I take it you read the table view programming guide and it didn't help?
file:///Developer/Documentation/DocSets/com.apple.ADC_Reference_Library.CoreReference.docset/Contents/Resources/Documents/documentation/Cocoa/Conceptual/TableView/Tasks/UsingTableDataSource.html

Basic table display is simple. As that page says:
Your data source object can store records in any way you choose, as long as it is able to identify those records by integer index. It must also implement methods to provide the following information:

* How many records are in the data source (numberOfRowsInTableView method)

* What is the value of a specific record (tableView:objectValueForTableColumn:row: method)
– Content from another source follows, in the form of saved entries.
## config.mk

```make
export PLATFORM = sky130hd
export DESIGN_NAME = run_dump_ctrl_flat
export DESIGN_NICKNAME = d
export VERILOG_FILES = /design/src/rtl/run_dump_ctrl_if.sv /design/src/rtl/run_dump_ctrl.sv /design/src/flat_wrapper.sv
export SDC_FILE = /design/constraint.sdc
export NUM_CORES = 1
export LEC_CHECK = 0
export ABC_AREA = 1
export CAP_MARGIN = 10
export CORE_MARGIN = 2
export CORE_UTILIZATION = 45
export CTS_BUF_LIST = sky130_fd_sc_hd__clkbuf_8
export DETAILED_ROUTE_END_ITERATION = 10
export GPL_TIMING_DRIVEN = 0
export HOLD_SLACK_MARGIN = 0.1
export PLACE_DENSITY = 0.75
export SYNTH_ARGS = -nofsm -noshare
export SYNTH_HDL_FRONTEND = slang
export SYNTH_SLANG_ARGS = --single-unit
```

## constraint.sdc

```tcl
create_clock -name clk -period 2.1 [get_ports clk]
set_input_delay 0.42 -clock clk [delete_from_list [all_inputs] [get_ports clk]]
set_output_delay 0.42 -clock clk [all_outputs]
set_load 0.01 [all_outputs]
```

## src/rtl/run_dump_ctrl_if.sv

```systemverilog
// Bundled run/dump control, data-memory read port and dump stream for run_dump_ctrl.
// dump stream: a word transfers on any rising edge where dump_valid && dump_ready; once dump_valid rises, dump_valid/dump_addr/dump_data hold until that transfer.
interface run_dump_ctrl_if #(
  parameter int DATA_W = 32,
  parameter int ADDR_W = 5,
  parameter int IDX_W  = 4,
  parameter int CNT_W  = 16
);
  logic              start;
  logic              cfg_we;
  logic [IDX_W-1:0]  cfg_idx;
  logic [ADDR_W-1:0] cfg_addr;
  logic              cpu_fin;
  logic              cpu_run;
  logic              rd_en;
  logic [ADDR_W-1:0] rd_addr;
  logic [DATA_W-1:0] rd_data;
  logic              dump_valid;
  logic              dump_ready;
  logic [ADDR_W-1:0] dump_addr;
  logic [DATA_W-1:0] dump_data;
  logic [CNT_W-1:0]  cycle_count;
  logic              done;
  logic              timeout;
  logic [2:0]        fsm_state;

  modport master (
    output start, cfg_we, cfg_idx, cfg_addr, cpu_fin, rd_data, dump_ready,
    input  cpu_run, rd_en, rd_addr, dump_valid, dump_addr, dump_data,
           cycle_count, done, timeout, fsm_state
  );

  modport slave (
    input  start, cfg_we, cfg_idx, cfg_addr, cpu_fin, rd_data, dump_ready,
    output cpu_run, rd_en, rd_addr, dump_valid, dump_addr, dump_data,
           cycle_count, done, timeout, fsm_state
  );
endinterface

```

## src/rtl/run_dump_ctrl.sv

```systemverilog
// Run/dump sequencer: releases the core, counts run cycles with a watchdog, then streams table-selected memory words.
// Optional DUMP_CKSUM_EN appends an XOR checksum word (address all-ones) after the last table word.
module run_dump_ctrl #(
  parameter int DATA_W   = 32,
  parameter int ADDR_W   = 5,
  parameter int NUM_DUMP = 4,
  parameter int IDX_W    = 4,
  parameter int CNT_W    = 16,
  parameter int TIMEOUT  = 1024
) (
  input logic          clk,
  input logic          rst,
  run_dump_ctrl_if.slave bus
);
  typedef enum logic [2:0] {IDLE, RUN, RD, WT, OUT, DONE} state_t;

  localparam logic [IDX_W-1:0] IDX_ONE  = IDX_W'(1);
  localparam logic [IDX_W-1:0] IDX_LAST = IDX_W'(NUM_DUMP - 1);

  state_t            state;
  logic [ADDR_W-1:0] dump_tab [NUM_DUMP];
  logic [IDX_W-1:0]  idx;
  logic              cfg_ok;
  logic              last_entry;
`ifdef DUMP_CKSUM_EN
  logic [DATA_W-1:0] cksum;
  logic              ck_word;
`endif

  assign cfg_ok = bus.cfg_we && (state == IDLE || state == DONE) &&
                  (int'(bus.cfg_idx) < NUM_DUMP);
  assign last_entry    = (idx == IDX_LAST);
  assign bus.fsm_state = state;

  always_ff @(posedge clk) begin
    if (rst) begin
      state           <= IDLE;
      idx             <= '0;
      bus.cpu_run     <= 1'b0;
      bus.rd_en       <= 1'b0;
      bus.rd_addr     <= '0;
      bus.dump_valid  <= 1'b0;
      bus.dump_addr   <= '0;
      bus.dump_data   <= '0;
      bus.cycle_count <= '0;
      bus.done        <= 1'b0;
      bus.timeout     <= 1'b0;
      for (int i = 0; i < NUM_DUMP; i++) dump_tab[i] <= ADDR_W'(i);
`ifdef DUMP_CKSUM_EN
      cksum   <= '0;
      ck_word <= 1'b0;
`endif
    end else begin
      // Table writes land in the same edge as a start, so the run sees them.
      if (cfg_ok) dump_tab[bus.cfg_idx] <= bus.cfg_addr;

      case (state)
        IDLE, DONE: begin
          if (bus.start) begin
            state           <= RUN;
            bus.cpu_run     <= 1'b1;
            bus.cycle_count <= '0;
            bus.done        <= 1'b0;
            bus.timeout     <= 1'b0;
            idx             <= '0;
`ifdef DUMP_CKSUM_EN
            cksum   <= '0;
            ck_word <= 1'b0;
`endif
          end
        end
        RUN: begin
          // The exit cycle does not count, so cycle_count freezes at the fin/watchdog value.
          if (bus.cpu_fin || bus.cycle_count == CNT_W'(TIMEOUT)) begin
            bus.timeout <= !bus.cpu_fin;
            bus.cpu_run <= 1'b0;
            bus.rd_en   <= 1'b1;
            bus.rd_addr <= dump_tab[idx];
            state       <= RD;
          end else if (bus.cycle_count != '1) begin
            bus.cycle_count <= bus.cycle_count + CNT_W'(1);
          end
        end
        RD: begin
          bus.rd_en <= 1'b0;
          state     <= WT;
        end
        WT: begin
          bus.dump_valid <= 1'b1;
          state          <= OUT;
`ifdef DUMP_CKSUM_EN
          if (ck_word) begin
            bus.dump_data <= cksum;
            bus.dump_addr <= '1;
          end else begin
            bus.dump_data <= bus.rd_data;
            bus.dump_addr <= bus.rd_addr;
            cksum         <= cksum ^ bus.rd_data;
          end
`else
          bus.dump_data <= bus.rd_data;
          bus.dump_addr <= bus.rd_addr;
`endif
        end
        OUT: begin
          if (bus.dump_ready) begin
            bus.dump_valid <= 1'b0;
`ifdef DUMP_CKSUM_EN
            if (ck_word) begin
              state    <= DONE;
              bus.done <= 1'b1;
            end else if (last_entry) begin
              ck_word <= 1'b1;
              state   <= WT;
            end else begin
              idx         <= idx + IDX_ONE;
              bus.rd_en   <= 1'b1;
              bus.rd_addr <= dump_tab[idx + IDX_ONE];
              state       <= RD;
            end
`else
            if (last_entry) begin
              state    <= DONE;
              bus.done <= 1'b1;
            end else begin
              idx         <= idx + IDX_ONE;
              bus.rd_en   <= 1'b1;
              bus.rd_addr <= dump_tab[idx + IDX_ONE];
              state       <= RD;
            end
`endif
          end
        end
        default: state <= IDLE;
      endcase
    end
  end
endmodule

```

## src/flat_wrapper.sv

```systemverilog
// flat-port wrapper written by rule: the top's interface ports become plain ports
module run_dump_ctrl_flat 
#(
  parameter int DATA_W   = 32,
  parameter int ADDR_W   = 5,
  parameter int NUM_DUMP = 4,
  parameter int IDX_W    = 4,
  parameter int CNT_W    = 16,
  parameter int TIMEOUT  = 1024
)
  (clk, rst, bus_start, bus_cfg_we, bus_cfg_idx, bus_cfg_addr, bus_cpu_fin, bus_rd_data, bus_dump_ready, bus_cpu_run, bus_rd_en, bus_rd_addr, bus_dump_valid, bus_dump_addr, bus_dump_data, bus_cycle_count, bus_done, bus_timeout, bus_fsm_state);
  run_dump_ctrl_if #(.DATA_W(DATA_W), .ADDR_W(ADDR_W), .IDX_W(IDX_W), .CNT_W(CNT_W)) bus_i ();
  input logic clk;
  input logic rst;
  input wire logic [$bits(bus_i.start)-1:0] bus_start;
  input wire logic [$bits(bus_i.cfg_we)-1:0] bus_cfg_we;
  input wire logic [$bits(bus_i.cfg_idx)-1:0] bus_cfg_idx;
  input wire logic [$bits(bus_i.cfg_addr)-1:0] bus_cfg_addr;
  input wire logic [$bits(bus_i.cpu_fin)-1:0] bus_cpu_fin;
  input wire logic [$bits(bus_i.rd_data)-1:0] bus_rd_data;
  input wire logic [$bits(bus_i.dump_ready)-1:0] bus_dump_ready;
  output wire logic [$bits(bus_i.cpu_run)-1:0] bus_cpu_run;
  output wire logic [$bits(bus_i.rd_en)-1:0] bus_rd_en;
  output wire logic [$bits(bus_i.rd_addr)-1:0] bus_rd_addr;
  output wire logic [$bits(bus_i.dump_valid)-1:0] bus_dump_valid;
  output wire logic [$bits(bus_i.dump_addr)-1:0] bus_dump_addr;
  output wire logic [$bits(bus_i.dump_data)-1:0] bus_dump_data;
  output wire logic [$bits(bus_i.cycle_count)-1:0] bus_cycle_count;
  output wire logic [$bits(bus_i.done)-1:0] bus_done;
  output wire logic [$bits(bus_i.timeout)-1:0] bus_timeout;
  output wire logic [$bits(bus_i.fsm_state)-1:0] bus_fsm_state;
  assign bus_i.start = bus_start;
  assign bus_i.cfg_we = bus_cfg_we;
  assign bus_i.cfg_idx = bus_cfg_idx;
  assign bus_i.cfg_addr = bus_cfg_addr;
  assign bus_i.cpu_fin = bus_cpu_fin;
  assign bus_i.rd_data = bus_rd_data;
  assign bus_i.dump_ready = bus_dump_ready;
  assign bus_cpu_run = bus_i.cpu_run;
  assign bus_rd_en = bus_i.rd_en;
  assign bus_rd_addr = bus_i.rd_addr;
  assign bus_dump_valid = bus_i.dump_valid;
  assign bus_dump_addr = bus_i.dump_addr;
  assign bus_dump_data = bus_i.dump_data;
  assign bus_cycle_count = bus_i.cycle_count;
  assign bus_done = bus_i.done;
  assign bus_timeout = bus_i.timeout;
  assign bus_fsm_state = bus_i.fsm_state;
  run_dump_ctrl #(.DATA_W(DATA_W), .ADDR_W(ADDR_W), .NUM_DUMP(NUM_DUMP), .IDX_W(IDX_W), .CNT_W(CNT_W), .TIMEOUT(TIMEOUT)) u_core (.clk(clk), .rst(rst), .bus(bus_i));
endmodule
```

==> results_dict.tcl <==
set metrics [dict create \
    antenna_cells 0 \
    cts_tree "yes" \
    root_buffer "clkbuf_8" \
    final_cell_mix "nor2_1, nand2_1, clkdlybuf4s50_1" \
    critPathBufInv 3 \
    area_delta_synth_final_pct 34.4 \
    clock-skew-final_ps 10.1 \
    synth.distinct_cells 33 \
    slew_violations 0 \
    grt_antenna_before_repair 0 \
    first_pass_iters 6 \
    cts_made_buffers 9 \
    startpoint_type "flop" \
    numPortBuffers 111 \
    die_area_sq_um 10700 \
    start_util 0.459 \
    die_x_microns 103 \
    ys_seq_elements 92 \
    fillCellCount 890 \
    period_needed_ps 1950 \
    grt_pass1_vias 4212 \
    maxCapViolCount 0 \
    drive_gt1_frac 0.0606 \
    vias 4580 \
    grtUsageTotal 0.231 \
    status "complete, no violations" \
    crit_chain "inv_1 > nand2_2 > nand2_2 > nor2_4 > nand3_2 > nor2_4 > inv_1 > nor2_1 > inv_1 > nand2_2" \
    min_period_over_period 0.927 \
    tightest_slew_ps 577 \
    routabilityCongestion 0.963 \
    layout_commonest_cell "nor2_1" \
    finish.utilization 0.617 \
    ys_warn_count 0 \
    cp_top_family "simple AND/OR/NAND/NOR gates" \
    p_per_area_nw_per_um2 1090 \
    nNetsFinal 804 \
    path_max_fanout 7 \
    cp.required_ps 2160 \
    ant_nets 0 \
    clock_latency_ps 350 \
    cpMaxStageDelayCell "dfxtp_1" \
    coreArea_sq_um 9680 \
    power_mw 6.54 \
    syn_avg_cell_area_sq_um 7.04 \
    h-tree-depth 3 \
    hold_class "reg2reg" \
    grt_max_degree 18 \
    drc 0 \
    vias_per_cell 5.13 \
    clockBufferDepth 2 \
    ys_seq_area_frac 0.459 \
    cts.clk_slew.worst_paths_ps 100 \
    num_rows 36 \
    syn_inst 631 \
    clock-sinks 92 \
    critical_path_arrival_ps 2010 \
    dpl.hpwl_microns 9030 \
    crit_type "reg2reg" \
    die_h_microns 103 \
    grt_pass1_wl_microns 19600 \
    drt_iter0_markers 223 \
    wl_per_cell_microns 13.5 \
    finalHoldViolations 0 \
    hold_slack_ps 467 \
    fmax_mhz 514 \
    fin_tns_setup_ps 0 \
    wl_microns 12100 \
    finalSetupViolCount 0 \
    overflow 0 \
    rsz0062_at_grt "false" \
    synth_fp_nets 681 \
    crit_path_end_kind "flop" \
    relSlewSlack 0.615 \
    syn_area_sq_um 4440 \
    leakage_nw 2.46 \
    peakVddDrop_mv 0.411 \
    io_pins 113 \
    ctsHoldBuffers 0 \
    max_stage_delay_ps 360 \
]
Yosys cell counts:
| cell | n | area share |
|---|---|---|
| nor2_1 | 153 | 0.13 |
| nand2_1 | 134 | 0.11 |
| dfxtp_1 | 72 | 0.32 |
| nand3_1 | 56 | 0.063 |
| inv_1 | 54 | 0.046 |
| o21ai_0 | 51 | 0.057 |
| a21oi_1 | 23 | 0.026 |
| edfxtp_1 | 20 | 0.14 |
| clkbuf_1 | 15 | 0.013 |
| nand4_1 | 6 | 0.0084 |
| nor2_4 | 5 | 0.013 |
| o22ai_1 | 5 | 0.0070 |
| nand2_2 | 4 | 0.0056 |
| nor3_1 | 4 | 0.0045 |
| buf_6 | 3 | 0.0076 |
| ha_1 | 3 | 0.0084 |
| inv_2 | 3 | 0.0025 |
| buf_2 | 2 | 0.0023 |
| clkinv_1 | 2 | 0.0017 |
| nor2_2 | 2 | 0.0028 |
| xor2_1 | 2 | 0.0039 |
| a31oi_1 | 1 | 0.0014 |
| and2_1 | 1 | 0.0014 |
| buf_1 | 1 | 0.00084 |
| buf_4 | 1 | 0.0017 |
| nand2_4 | 1 | 0.0025 |
| nand2_8 | 1 | 0.0045 |
| nand3_4 | 1 | 0.0039 |
| nand4_2 | 1 | 0.0028 |
| o21bai_1 | 1 | 0.0017 |
| o31ai_1 | 1 | 0.0017 |
| or2_2 | 1 | 0.0014 |
| xnor2_1 | 1 | 0.0020 |
state kept, by name, summed over array words and instances, names as in the netlist, named ones only:
signal                  count
u_core.bus.cpu_run          1
u_core.bus.cycle_count     16
u_core.bus.done             1
u_core.bus.dump_addr        5
u_core.bus.dump_data       32
u_core.bus.dump_valid       1
u_core.bus.fsm_state        3
u_core.bus.rd_addr          5
u_core.bus.rd_en            1
u_core.bus.timeout          1
u_core.dump_tab            20
u_core.idx                  4
cells by family after synthesis:
| kind of cell | synth area share |
|---|---|
| flip-flops | 0.459 |
| AO/OA/AOI/OAI | 0.0952 |
| buffers and inverters | 0.0749 |
| XOR/XNOR | 0.00591 |
| AND/OR/NAND/NOR | 0.356 |
| adder cells (fa/ha/maj) | 0.00845 |
metrics by stage:
step / std cells / worst slack [ps] / cell area (sq um)
after floorplan: 631 / 284 / 4440
after global placement: 875 / -143 / 5720
after detailed placement: 875 / -178 / 5720
after CTS: 891 / 62.1 / 5960
after global routing: 892 / 0.660 / 5970
final: 892 / 154 / 5970
layout make-up:
cell class | count | area (sq um) | share of cell area
Buffer | 22 | 111 | 0.0186
Clock buffer | 9 | 124 | 0.0207
Clock inverter | 7 | 105 | 0.0176
Inverter | 59 | 221 | 0.0371
Multi-Input combinational cell | 458 | 2080 | 0.349
Sequential cell | 92 | 2040 | 0.342
Tap cell | 133 | 166 | 0.0279
Timing Repair Buffer | 112 | 1120 | 0.187
path summary, 6_finish.rpt:
check / startpoint / to / slack, ps / depth (start not counted)
hold reg to reg: u_core.bus.cpu_run / u_core.bus.cpu_run / 470 / 2
hold / removal: u_core.bus.cpu_run / u_core.bus.cpu_run / 470 / 2
setup reg to reg: u_core.bus.fsm_state[2] / u_core.dump_tab[2][1] / 150 / 10
setup / recovery: u_core.bus.fsm_state[2] / u_core.dump_tab[2][1] / 150 / 10
routing by layer:
layer | vias to the layer above | track usage | part of all wire
met1 | 2085 | 0.296 | 0.41
met2 | 203 | 0.392 | 0.48
met5 | - | 0 | 0
met4 | 0 | 0.0719 | 0.019
li1 | 2267 | - | -
met3 | 25 | 0.0497 | 0.083
tightest hold or removal path, delay by kind of cell, from the launching register on:
family / cells / cell delay, ps
flops: 1 / 320
simple gates: 1 / 60
compound gates: 1 / 50
power by group:
group | switching, mW | internal, mW
Combinational | 1.71 | 1.16
Clock | 0.686 | 0.693
Sequential | 0.209 | 2.08
Total | 2.61 | 3.93
what timing repair did:
| action | CTS | global route |
|---|---|---|
| setup buffers | 0 | 1 |
| cloned | 0 | 0 |
| resized for setup | 3 | 1 |
| endpoints found under the setup margin | 10 | 10 |
| pin swaps | 0 | 1 |
Power figures use the tool's default switching activity.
Lets say you're storing your data as an NSArray of NSDictionaries, with each dictionary's keys matching the identifiers of the table columns. Then all you have to do is:

- (int) numberOfRowsInTableView: (NSTableView*)table {
        return [_rowArray count];
}

- (id) tableView: (NSTableView*)table objectValueForTableColumn: (NSTableColumn*)column row: (int)row {
        NSString *identifier = [tableColumn identifier];
        return [[_rowArray objectAtIndex: row] objectForKey: identifier];
}


What about records and fields. Imagine growing up on Excel and then dealing with NSTableView. How did this Cocoa NSTableView architecture evolve. Where is the history?

Excel is an application, not an API. All applications present friendly interfaces to complex functionality behind the scenes. Welcome to the complex functionality :) I'm sure Excel's internal classes or data structures are at least as involved as NSTableView.

The key thing is that any generic table view has to support huge numbers of rows, and arbitrary ways of storing the data. So the view itself can't store the data for you. Instead it has to ask your code to fetch each piece of data it needs to display. That's exactly what those two methods I showed above do.

This isn't an unusual design. Java's Swing table component works the same way, as did the ones in the old MacApp and PowerPlant frameworks.